The legal/contractual approach to privacy falls short for several reasons:

  1. It still leaves open huge holes to allow misuse of the data, intentionally or otherwise, both internally and externally. Breaking compliance requires just one incompetent or malicious actor in the entire organization. E.g. the major credit bureau using “admin/admin” as their credentials for their primary database. Or the major credit card issuer keeping all of their credit pull information in an unsecured S3 bucket.
  2. The custodians or owners of the data cannot consent to every operation performed on that data. While they might have the option to do so on paper, there’s no way to enforce it. It relies on the right organizational processes and structures in place, which are fallible, if they even exist. If the privacy policy is in the way of a particular operation, the data custodian can unilaterally change the privacy policy contract on the actual data owner. If you’re lucky, you might get an email at 3am telling you that the contract changed and you somehow already consented to it.
  3. The western world also has a tendency to take rule of law for granted.

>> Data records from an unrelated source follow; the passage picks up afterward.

==> src/rtl/dfa_surr.sv <==
module dfa_surr #(
    parameter int N_POST = 2,
    parameter int VW     = 8,
    parameter int VTH    = 16,
    parameter int WIN    = 4
) (
    input  logic [N_POST*VW-1:0] vm_data,
    output logic [N_POST-1:0]    surr
);

    localparam logic signed [VW-1:0] LO = VW'(VTH - WIN);
    localparam logic signed [VW-1:0] HI = VW'(VTH + WIN);

    for (genvar j = 0; j < N_POST; j++) begin : g_win
        logic signed [VW-1:0] v;
        assign v       = vm_data[j*VW +: VW];
        assign surr[j] = (v >= LO) && (v <= HI);
    end

endmodule

==> src/rtl/dfa_grad_bank.sv <==
module dfa_grad_bank
    import dfa_pkg::*;
#(
    parameter int N_POST = 2,
    parameter int N_PRE  = 2,
    parameter int DW     = 11,
    parameter int AW     = 16,
    parameter int SHIFT  = 4,
    parameter int AB     = 2
) (
    input  logic                 clk,
    input  logic                 rst_n,
    input  logic                 step_en,
    input  logic [N_POST*DW-1:0] delta_flat,
    input  logic [N_POST-1:0]    surr,
    input  logic [N_PRE-1:0]     spk,
    input  logic                 wr_go,
    input  logic [AB-1:0]        wr_idx,
    output logic [WW-1:0]        w_out
);

    localparam int NW   = N_POST * N_PRE;
    localparam int WMAX = 2**(WW-1) - 1;
    localparam int WMIN = -(2**(WW-1));

    logic signed [AW-1:0] acc [NW];
    logic signed [WW-1:0] wt  [NW];
    logic signed [AW-1:0] step_sz;
    logic signed [AW:0]   diff;
    logic signed [WW-1:0] w_new;

    always_comb begin
        step_sz = acc[wr_idx] >>> SHIFT;
        diff    = (AW+1)'(wt[wr_idx]) - (AW+1)'(step_sz);
        if (diff > WMAX)      w_new = WW'(WMAX);
        else if (diff < WMIN) w_new = WW'(WMIN);
        else                  w_new = WW'(diff);
    end

    assign w_out = w_new;

    for (genvar n = 0; n < NW; n++) begin : g_syn
        localparam int J = n / N_PRE;
        localparam int I = n % N_PRE;
        logic signed [AW-1:0] a_q;
        logic signed [WW-1:0] w_q;
        always_ff @(posedge clk) begin
            if (!rst_n) begin
                a_q <= '0;
                w_q <= '0;
            end else if (wr_go && wr_idx == AB'(n)) begin
                a_q <= '0;
                w_q <= w_new;
            end else if (step_en && spk[I] && surr[J]) begin
                a_q <= a_q + AW'($signed(delta_flat[J*DW +: DW]));
            end
        end
        assign acc[n] = a_q;
        assign wt[n]  = w_q;
    end

endmodule

==> src/rtl/dfa_grad_unit.sv <==
module dfa_grad_unit
    import dfa_pkg::*;
#(
    parameter int N_OUT   = 2,
    parameter int N_POST  = 2,
    parameter int N_PRE   = 2,
    parameter int N_STEPS = 3,
    parameter int BATCH   = 2,
    parameter int EW      = 6,
    parameter int VW      = 8,
    parameter int VTH     = 16,
    parameter int WIN     = 4,
    parameter int AW      = 16,
    parameter int SHIFT   = 4,
    localparam int NW     = N_POST * N_PRE,
    localparam int AB     = (NW > 1) ? $clog2(NW) : 1
) (
    input  logic                 clk,
    input  logic                 rst_n,
    input  logic                 err_valid,
    output logic                 err_ready,
    input  logic [N_OUT*EW-1:0]  err_data,
    input  logic                 spk_valid,
    output logic                 spk_ready,
    input  logic [N_PRE-1:0]     spk_data,
    input  logic                 vm_valid,
    output logic                 vm_ready,
    input  logic [N_POST*VW-1:0] vm_data,
    output logic                 wr_en,
    output logic [AB-1:0]        wr_addr,
    output logic [1:0]           wr_hi,
    output logic [1:0]           wr_lo,
    output logic                 done
);

    localparam int DW = EW + FBW + $clog2(N_OUT);
    localparam int TB = (N_STEPS > 1) ? $clog2(N_STEPS) : 1;
    localparam int SB = (BATCH > 1) ? $clog2(BATCH) : 1;

    dfa_state_e            state, state_nx;
    logic [TB-1:0]         step_cnt;
    logic [SB-1:0]         smp_cnt;
    logic [AB-1:0]         addr_cnt;
    logic [N_POST*DW-1:0]  delta_now, delta_q;
    logic [N_POST-1:0]     surr;
    logic [WW-1:0]         w_next;
    logic                  err_fire, step_fire, last_step, last_smp, last_addr;

    assign err_fire  = (state == ST_WAIT_ERR) && err_valid;
    assign step_fire = (state == ST_ACCUM) && spk_valid && vm_valid;
    assign last_step = (step_cnt == TB'(N_STEPS - 1));
    assign last_smp  = (smp_cnt == SB'(BATCH - 1));
    assign last_addr = (addr_cnt == AB'(NW - 1));

    dfa_proj #(.N_OUT(N_OUT), .N_POST(N_POST), .EW(EW), .DW(DW)) u_proj (
        .err_data   (err_data),
        .delta_flat (delta_now)
    );

    dfa_surr #(.N_POST(N_POST), .VW(VW), .VTH(VTH), .WIN(WIN)) u_surr (
        .vm_data (vm_data),
        .surr    (surr)
    );

    dfa_grad_bank #(.N_POST(N_POST), .N_PRE(N_PRE), .DW(DW), .AW(AW),
                    .SHIFT(SHIFT), .AB(AB)) u_bank (
        .clk        (clk),
        .rst_n      (rst_n),
        .step_en    (step_fire),
        .delta_flat (delta_q),
        .surr       (surr),
        .spk        (spk_data),
        .wr_go      (state == ST_WRITE),
        .wr_idx     (addr_cnt),
        .w_out      (w_next)
    );

    // state register
    always_ff @(posedge clk) begin
        if (!rst_n) state <= ST_WAIT_ERR;
        else        state <= state_nx;
    end

    // transitions
    always_comb begin
        state_nx = state;
        unique case (state)
            ST_WAIT_ERR: if (err_fire) state_nx = ST_ACCUM;
            ST_ACCUM:    if (step_fire && last_step)
                             state_nx = last_smp ? ST_WRITE : ST_WAIT_ERR;
            ST_WRITE:    if (last_addr) state_nx = ST_WAIT_ERR;
            default:     state_nx = ST_WAIT_ERR;
        endcase
    end

    // counters, held projection, completion pulse
    always_ff @(posedge clk) begin
        if (!rst_n) begin
            step_cnt <= '0;
            smp_cnt  <= '0;
            addr_cnt <= '0;
            delta_q  <= '0;
            done     <= 1'b0;
        end else begin
            done <= (state == ST_WRITE) && last_addr;
            if (err_fire) delta_q <= delta_now;
            if (step_fire) begin
                step_cnt <= last_step ? '0 : step_cnt + 1'b1;
                if (last_step) smp_cnt <= last_smp ? '0 : smp_cnt + 1'b1;
            end
            if (state == ST_WRITE) addr_cnt <= last_addr ? '0 : addr_cnt + 1'b1;
        end
    end

    // outputs
    always_comb begin
        err_ready = (state == ST_WAIT_ERR);
        spk_ready = (state == ST_ACCUM);
        vm_ready  = (state == ST_ACCUM);
        wr_en     = (state == ST_WRITE);
        wr_addr   = addr_cnt;
        wr_hi     = w_next[3:2];
        wr_lo     = w_next[1:0];
    end

endmodule

==> config.mk <==
export PLATFORM = sky130hd
export DESIGN_NAME = dfa_grad_unit
export DESIGN_NICKNAME = d
export VERILOG_FILES = /design/src/rtl/dfa_pkg.sv /design/src/rtl/dfa_proj.sv /design/src/rtl/dfa_surr.sv /design/src/rtl/dfa_grad_bank.sv /design/src/rtl/dfa_grad_unit.sv
export SDC_FILE = /design/constraint.sdc
export NUM_CORES = 1
export LEC_CHECK = 0
export ABC_CLOCK_PERIOD_IN_PS = 5460
export BUFFER_PORTS_ARGS = -buffer_cell sky130_fd_sc_hd__buf_2
export CAP_MARGIN = 20
export CORE_MARGIN = 10
export CORE_UTILIZATION = 25
export CTS_BUF_LIST = sky130_fd_sc_hd__clkbuf_8 sky130_fd_sc_hd__clkbuf_16
export CTS_CLUSTER_DIAMETER = 30
export DETAILED_ROUTE_END_ITERATION = 6
export PLACE_DENSITY_LB_ADDON = 0.12
export SKIP_CTS_REPAIR_TIMING = 1
export SYNTH_ARGS = -nofsm -noshare
export SYNTH_HDL_FRONTEND = slang
export SYNTH_SLANG_ARGS = --single-unit
==> constraint.sdc <==
create_clock -name clk -period 5.46 [get_ports clk]
set_input_delay 0.546 -clock clk [delete_from_list [all_inputs] [get_ports clk]]
set_output_delay 0.546 -clock clk [all_outputs]
set_load 0.02 [all_outputs]
<file path="src/rtl/sd_dp_pkg.sv">
package sd_dp_pkg;
    localparam int unsigned CTRL_BITS = 11;
    localparam int unsigned CB_DIR    = 4;
    localparam int unsigned CB_DMA    = 5;
    localparam int unsigned CB_START  = 6;

    localparam logic [1:0] ADDR_CTRL = 2'd0;
    localparam logic [1:0] ADDR_LEN  = 2'd1;
    localparam logic [1:0] ADDR_DATA = 2'd2;

    typedef enum logic [1:0] {
        XS_IDLE = 2'd0,
        XS_MOVE = 2'd1,
        XS_ACK  = 2'd2
    } xfer_st_e;
endpackage

</file>
<file path="src/rtl/sd_dp_regs.sv">
module sd_dp_regs
    import sd_dp_pkg::*;
#(
    parameter int unsigned LEN_W = 16
) (
    input  logic                 clk,
    input  logic                 rst_n,
    input  logic                 wr_ctrl_i,
    input  logic                 wr_len_i,
    input  logic [CTRL_BITS-1:0] ctrl_wdata_i,
    input  logic [LEN_W-1:0]     len_wdata_i,
    output logic [CTRL_BITS-1:0] ctrl_o,
    output logic [LEN_W-1:0]     len_o,
    output logic                 load_o
);
    typedef struct packed {
        logic [CTRL_BITS-1:0] ctrl;
        logic [LEN_W-1:0]     len;
    } regs_t;

    regs_t s_d, s_q;

    always_comb begin
        s_d = s_q;
        if (wr_ctrl_i) begin
            s_d.ctrl           = ctrl_wdata_i;
            s_d.ctrl[CB_START] = 1'b0;
        end
        if (wr_len_i) begin
            s_d.len = len_wdata_i;
        end
    end

    always_ff @(posedge clk or negedge rst_n) begin
        if (!rst_n) s_q <= '0;
        else        s_q <= s_d;
    end

    assign ctrl_o = s_q.ctrl;
    assign len_o  = s_q.len;
    assign load_o = wr_ctrl_i & ctrl_wdata_i[CB_START];

    assert_start_reads_zero_R2: assert property (@(posedge clk) disable iff (!rst_n)
        wr_ctrl_i |=> (ctrl_o[CB_START] == 1'b0));
endmodule

</file>
<file path="src/rtl/sd_dp_xfer.sv">
module sd_dp_xfer
    import sd_dp_pkg::*;
#(
    parameter int unsigned LEN_W = 16,
    parameter int unsigned BPW   = 4
) (
    input  logic                 clk,
    input  logic                 rst_n,
    input  logic                 bus_sel,
    input  logic                 bus_wr,
    input  logic [1:0]           bus_addr,
    input  logic [8*BPW-1:0]     bus_wdata,
    output logic [8*BPW-1:0]     bus_rdata,
    output logic                 bus_ready,
    input  logic [CTRL_BITS-1:0] ctrl_i,
    input  logic [LEN_W-1:0]     len_i,
    input  logic                 load_i,
    output logic                 wr_ctrl_o,
    output logic                 wr_len_o,
    input  logic                 card_rd_ready,
    input  logic [7:0]           card_rd_byte,
    output logic                 card_rd_strb,
    output logic [7:0]           card_wr_byte,
    output logic                 card_wr_strb,
    output logic                 cnt_nz_o,
    output logic                 stat_progress,
    output logic                 stat_end
);
    localparam int unsigned WORD_W = 8 * BPW;
    localparam int unsigned IDX_W  = (BPW > 1) ? $clog2(BPW) : 1;

    typedef struct packed {
        xfer_st_e          st;
        logic [LEN_W-1:0]  cnt;
        logic [IDX_W-1:0]  idx;
        logic [IDX_W-1:0]  last;
        logic [WORD_W-1:0] word;
        logic [WORD_W-1:0] rdata;
        logic              prog;
        logic              dend;
    } xfer_t;

    xfer_t s_d, s_q;

    logic dir_w, cnt_nz, is_data, do_wr, do_rd;
    logic [IDX_W-1:0] first_last;

    assign dir_w   = ctrl_i[CB_DIR];
    assign cnt_nz  = (s_q.cnt != '0);
    assign is_data = (bus_addr == ADDR_DATA);
    assign do_wr   = bus_wr & dir_w & cnt_nz;
    assign do_rd   = ~bus_wr & ~dir_w & cnt_nz & card_rd_ready;

    always_comb begin
        if (s_q.cnt >= LEN_W'(BPW)) first_last = IDX_W'(BPW - 1);
        else                        first_last = IDX_W'(s_q.cnt - LEN_W'(1));
    end

    assign wr_ctrl_o = (s_q.st == XS_IDLE) & bus_sel & bus_wr & (bus_addr == ADDR_CTRL);
    assign wr_len_o  = (s_q.st == XS_IDLE) & bus_sel & bus_wr & (bus_addr == ADDR_LEN);

    always_comb begin
        s_d = s_q;
        unique case (s_q.st)
            XS_IDLE: begin
                if (bus_sel) begin
                    s_d.st    = XS_ACK;
                    s_d.rdata = '0;
                    if (is_data && (do_wr || do_rd)) begin
                        s_d.st   = XS_MOVE;
                        s_d.idx  = '0;
                        s_d.last = first_last;
                        s_d.word = do_wr ? bus_wdata : '0;
                    end else if (!bus_wr) begin
                        if (bus_addr == ADDR_CTRL)
                            s_d.rdata = WORD_W'(ctrl_i);
                        else if (bus_addr == ADDR_LEN)
                            s_d.rdata = WORD_W'(len_i);
                    end
                end
                if (load_i) begin
                    s_d.cnt  = len_i;
                    s_d.prog = 1'b0;
                    s_d.dend = 1'b0;
                end
            end
            XS_MOVE: begin
                s_d.cnt = s_q.cnt - LEN_W'(1);
                if (!dir_w) s_d.word[s_q.idx*8 +: 8] = card_rd_byte;
                s_d.idx = s_q.idx + IDX_W'(1);
                if (s_q.idx == s_q.last) begin
                    s_d.st    = XS_ACK;
                    s_d.prog  = 1'b1;
                    s_d.rdata = dir_w ? '0 : s_d.word;
                    if (s_q.cnt == LEN_W'(1)) s_d.dend = 1'b1;
                end
            end
            default: begin
                s_d.st = XS_IDLE;
            end
        endcase
    end

    always_ff @(posedge clk or negedge rst_n) begin
        if (!rst_n) s_q <= '{st: XS_IDLE, default: '0};
        else        s_q <= s_d;
    end

    assign bus_ready     = (s_q.st == XS_ACK);
    assign bus_rdata     = s_q.rdata;
    assign card_rd_strb  = (s_q.st == XS_MOVE) & ~dir_w;
    assign card_wr_strb  = (s_q.st == XS_MOVE) & dir_w;
    assign card_wr_byte  = s_q.word[s_q.idx*8 +: 8];
    assign cnt_nz_o      = cnt_nz;
    assign stat_progress = s_q.prog;
    assign stat_end      = s_q.dend;

    assert_ready_pulse_R10: assert property (@(posedge clk) disable iff (!rst_n)
        bus_ready |=> !bus_ready);
    assert_count_step_R4: assert property (@(posedge clk) disable iff (!rst_n)
        (s_q.st == XS_MOVE) |=> (s_q.cnt == $past(s_q.cnt) - LEN_W'(1)));
    assert_end_at_zero_R6: assert property (@(posedge clk) disable iff (!rst_n)
        $rose(stat_end) |-> (s_q.cnt == '0));
    assert_no_strobe_at_zero_R7: assert property (@(posedge clk) disable iff (!rst_n)
        (card_rd_strb || card_wr_strb) |-> cnt_nz);
endmodule

</file>
<file path="src/rtl/sd_dp_dma.sv">
module sd_dp_dma (
    input  logic clk,
    input  logic rst_n,
    input  logic dma_en_i,
    input  logic cnt_nz_i,
    input  logic cmd_issue_i,
    input  logic ack_i,
    output logic req_o
);
    typedef struct packed {
        logic ack;
        logic req;
    } hs_t;

    hs_t s_d, s_q;

    always_comb begin
        s_d     = s_q;
        s_d.ack = ack_i;
        if (dma_en_i) begin
            if (ack_i && !s_q.ack)
                s_d.req = 1'b0;
            else if (!ack_i && s_q.ack && cnt_nz_i)
                s_d.req = 1'b1;
            else if (cmd_issue_i && cnt_nz_i)
                s_d.req = 1'b1;
        end
    end

    always_ff @(posedge clk or negedge rst_n) begin
        if (!rst_n) s_q <= '0;
        else        s_q <= s_d;
    end

    assign req_o = s_q.req;

    assert_req_rise_needs_dma_R8: assert property (@(posedge clk) disable iff (!rst_n)
        $rose(req_o) |-> $past(dma_en_i));
    assert_ack_ignored_R9: assert property (@(posedge clk) disable iff (!rst_n)
        !dma_en_i |=> (req_o == $past(req_o)));
endmodule

</file>
<file path="src/rtl/sd_data_port.sv">
module sd_data_port
    import sd_dp_pkg::*;
#(
    parameter int unsigned LEN_W = 16
) (
    input  logic        clk,
    input  logic        rst_n,
    input  logic        bus_sel,
    input  logic        bus_wr,
    input  logic [1:0]  bus_addr,
    input  logic [31:0] bus_wdata,
    output logic [31:0] bus_rdata,
    output logic        bus_ready,
    input  logic        card_rd_ready,
    input  logic [7:0]  card_rd_byte,
    output logic        card_rd_strb,
    output logic [7:0]  card_wr_byte,
    output logic        card_wr_strb,
    input  logic        cmd_issue,
    input  logic        dma_ack,
    output logic        dma_req,
    output logic        stat_progress,
    output logic        stat_end
);
    localparam int unsigned BPW = 4;

    logic [CTRL_BITS-1:0] ctrl;
    logic [LEN_W-1:0]     len;
    logic                 load, wr_ctrl, wr_len, cnt_nz;

    sd_dp_regs #(.LEN_W(LEN_W)) u_regs (
        .clk          (clk),
        .rst_n        (rst_n),
        .wr_ctrl_i    (wr_ctrl),
        .wr_len_i     (wr_len),
        .ctrl_wdata_i (bus_wdata[CTRL_BITS-1:0]),
        .len_wdata_i  (bus_wdata[LEN_W-1:0]),
        .ctrl_o       (ctrl),
        .len_o        (len),
        .load_o       (load)
    );

    sd_dp_xfer #(.LEN_W(LEN_W), .BPW(BPW)) u_xfer (
        .clk           (clk),
        .rst_n         (rst_n),
        .bus_sel       (bus_sel),
        .bus_wr        (bus_wr),
        .bus_addr      (bus_addr),
        .bus_wdata     (bus_wdata),
        .bus_rdata     (bus_rdata),
        .bus_ready     (bus_ready),
        .ctrl_i        (ctrl),
        .len_i         (len),
        .load_i        (load),
        .wr_ctrl_o     (wr_ctrl),
        .wr_len_o      (wr_len),
        .card_rd_ready (card_rd_ready),
        .card_rd_byte  (card_rd_byte),
        .card_rd_strb  (card_rd_strb),
        .card_wr_byte  (card_wr_byte),
        .card_wr_strb  (card_wr_strb),
        .cnt_nz_o      (cnt_nz),
        .stat_progress (stat_progress),
        .stat_end      (stat_end)
    );

    sd_dp_dma u_dma (
        .clk         (clk),
        .rst_n       (rst_n),
        .dma_en_i    (ctrl[CB_DMA]),
        .cnt_nz_i    (cnt_nz),
        .cmd_issue_i (cmd_issue),
        .ack_i       (dma_ack),
        .req_o       (dma_req)
    );
endmodule

</file>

As we shift to a world where the vast majority of internet users are not from the western world, incumbent approaches that assume contracts can actually be enforced are inherently “broken”.

The core thesis around TripleBlind is that privacy enforced data & algorithm interactions can unlock the tremendous amount of value that is currently trapped in private data stores and proprietary algorithms. If we move from a world of “don’t be evil” to “can’t be evil”, we can enable entities to freely collaborate around their most sensitive data and algorithms without compromising their privacy, allowing them to work together to create compounded value in a way never before possible.

Around privacy, I believe we can have our cake and eat it too – let’s eat a private cake.